When Data Handling Alters Physical Interpretation: HVAC’s Missing Evidence Layer

By Greggory Butler

1. The Discovery That Should Stop the Industry

A recent 2026 study published in Energy and AI reveals something the HVAC industry has not formally acknowledged:

The conclusions about thermal comfort are not stable.

Using the same dataset and the same machine learning model, the researchers demonstrated that simply changing how missing data is handled produces materially different interpretations of physical reality.

  • Measured-only data: Ta:MRT ≈ 1.9:1
  • ML with missing data patterns: Ta:MRT ≈ 4.46:1

This represents a 135% shift in variable importance—without any change in the underlying environment.

Source: Guo et al., Energy and AI (2026),
https://www.sciencedirect.com/science/article/pii/S2666546826000352

Let’s be precise about what this means:

The system did not discover different physics.
It produced different conclusions based on data handling.

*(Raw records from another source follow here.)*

===== src/hw/rtl/bfc_pkg.sv =====
// bfc_pkg: shared types, widths and constants of the 3x3 box filter
// depends on nothing; imported by every module of the filter
`default_nettype none

package bfc_pkg;

  // largest image side the line buffers hold
  localparam int MAX_SIDE = 512;
  localparam int POS_W    = $clog2(MAX_SIDE);
  localparam int CHAN_W   = 16;
  localparam int SIDE_W   = 10;
  localparam int SUM_W    = CHAN_W + 4;
  localparam int CNT_W    = 4;

  // apb register map
  localparam int PADDR_W = 2;
  localparam int PDATA_W = 32;
  localparam logic [PADDR_W-1:0] ADDR_IMAGE_SIDE = 2'd0;
  localparam logic [SIDE_W-1:0]  IMAGE_SIDE_RST  = 10'd512;

  // result queue between the window front and the divide back
  localparam int QUEUE_DEPTH = 4;
  localparam int QPTR_W      = $clog2(QUEUE_DEPTH);
  localparam int QFILL_W     = $clog2(QUEUE_DEPTH + 1);

  // job codes, in raster order of the results one pixel releases
  localparam logic [1:0] JOB_UP_LEFT = 2'd0;
  localparam logic [1:0] JOB_UP      = 2'd1;
  localparam logic [1:0] JOB_LEFT    = 2'd2;
  localparam logic [1:0] JOB_HERE    = 2'd3;

  // reciprocals, exact floor for sums below 2**20 and counts up to nine
  localparam int RCP_SHIFT = 24;
  localparam int RCP_W     = RCP_SHIFT + 1;
  localparam logic [RCP_W-1:0] RCP_1 = RCP_W'(1 << RCP_SHIFT);
  localparam logic [RCP_W-1:0] RCP_2 = RCP_W'((1 << RCP_SHIFT) / 2);
  localparam logic [RCP_W-1:0] RCP_3 = RCP_W'(((1 << RCP_SHIFT) + 2) / 3);
  localparam logic [RCP_W-1:0] RCP_4 = RCP_W'((1 << RCP_SHIFT) / 4);
  localparam logic [RCP_W-1:0] RCP_6 = RCP_W'(((1 << RCP_SHIFT) + 5) / 6);
  localparam logic [RCP_W-1:0] RCP_9 = RCP_W'(((1 << RCP_SHIFT) + 8) / 9);

  typedef struct packed {
    logic [CHAN_W-1:0] in_red;
    logic [CHAN_W-1:0] in_green;
    logic [CHAN_W-1:0] in_blue;
  } pix_in_t;

  typedef struct packed {
    logic [CHAN_W-1:0] out_red;
    logic [CHAN_W-1:0] out_green;
    logic [CHAN_W-1:0] out_blue;
    logic [POS_W-1:0]  out_row;
    logic [POS_W-1:0]  out_col;
    logic              run_last;
    logic              frame_end;
  } pix_out_t;

  typedef struct packed {
    logic [CHAN_W-1:0] blue;
    logic [CHAN_W-1:0] green;
    logic [CHAN_W-1:0] red;
  } pixel_t;

  typedef struct packed {
    logic [SUM_W-1:0] sum_red;
    logic [SUM_W-1:0] sum_green;
    logic [SUM_W-1:0] sum_blue;
    logic [CNT_W-1:0] count;
    logic [POS_W-1:0] row;
    logic [POS_W-1:0] col;
    logic             run_last;
    logic             frame_end;
  } job_t;

  typedef struct packed {
    logic full;
    logic empty;
  } q_stat_t;

  function automatic logic [RCP_W-1:0] recip_of(input logic [CNT_W-1:0] n);
    logic [RCP_W-1:0] m;
    unique case (n)
      4'd2:    m = RCP_2;
      4'd3:    m = RCP_3;
      4'd4:    m = RCP_4;
      4'd6:    m = RCP_6;
      4'd9:    m = RCP_9;
      default: m = RCP_1;
    endcase
    return m;
  endfunction

endpackage

`default_nettype wire


===== src/hw/rtl/bfc_back.sv =====
// bfc_back: divides window sums by the window count into the result register
// depends on bfc_pkg; drains bfc_queue
`default_nettype none

module bfc_back import bfc_pkg::*; (
  input  logic     clk,
  input  logic     rst,
  input  job_t     head,
  input  q_stat_t  q_stat,
  output logic     pop,
  output logic     res_valid,
  input  logic     res_ready,
  output pix_out_t res
);

  logic [RCP_W-1:0]       rcp;
  logic [SUM_W+RCP_W-1:0] prod_r;
  logic [SUM_W+RCP_W-1:0] prod_g;
  logic [SUM_W+RCP_W-1:0] prod_b;

  assign pop    = !q_stat.empty && (!res_valid || res_ready);
  assign rcp    = recip_of(head.count);
  assign prod_r = (SUM_W+RCP_W)'(head.sum_red)   * (SUM_W+RCP_W)'(rcp);
  assign prod_g = (SUM_W+RCP_W)'(head.sum_green) * (SUM_W+RCP_W)'(rcp);
  assign prod_b = (SUM_W+RCP_W)'(head.sum_blue)  * (SUM_W+RCP_W)'(rcp);

  always_ff @(posedge clk) begin
    if (rst) begin
      res_valid <= 1'b0;
    end else if (pop) begin
      res_valid <= 1'b1;
    end else if (res_ready) begin
      res_valid <= 1'b0;
    end
  end

  always_ff @(posedge clk) begin
    if (pop) begin
      res.out_red   <= prod_r[RCP_SHIFT +: CHAN_W];
      res.out_green <= prod_g[RCP_SHIFT +: CHAN_W];
      res.out_blue  <= prod_b[RCP_SHIFT +: CHAN_W];
      res.out_row   <= head.row;
      res.out_col   <= head.col;
      res.run_last  <= head.run_last;
      res.frame_end <= head.frame_end;
    end
  end

endmodule

`default_nettype wire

2. The Illusion of Stability

HVAC has long operated under a foundational assumption:

Better models → better predictions → better decisions

This study demonstrates that assumption is incomplete.

Because:

The conclusions themselves are conditional—not on environmental reality, but on how missing data is treated.

When mean radiant temperature (MRT) is absent:

  • It is often substituted (MRT ≈ Ta), or
  • Left for the algorithm to interpret

This introduces:

  • Artificial correlation
  • Suppressed radiant influence
  • Distorted system behavior

The result is a model that appears consistent, but is not physically anchored.


3. Accuracy Without Truth

One of the most important findings in the study is this:

The most accurate model (lowest error) produced the most misleading interpretation of reality.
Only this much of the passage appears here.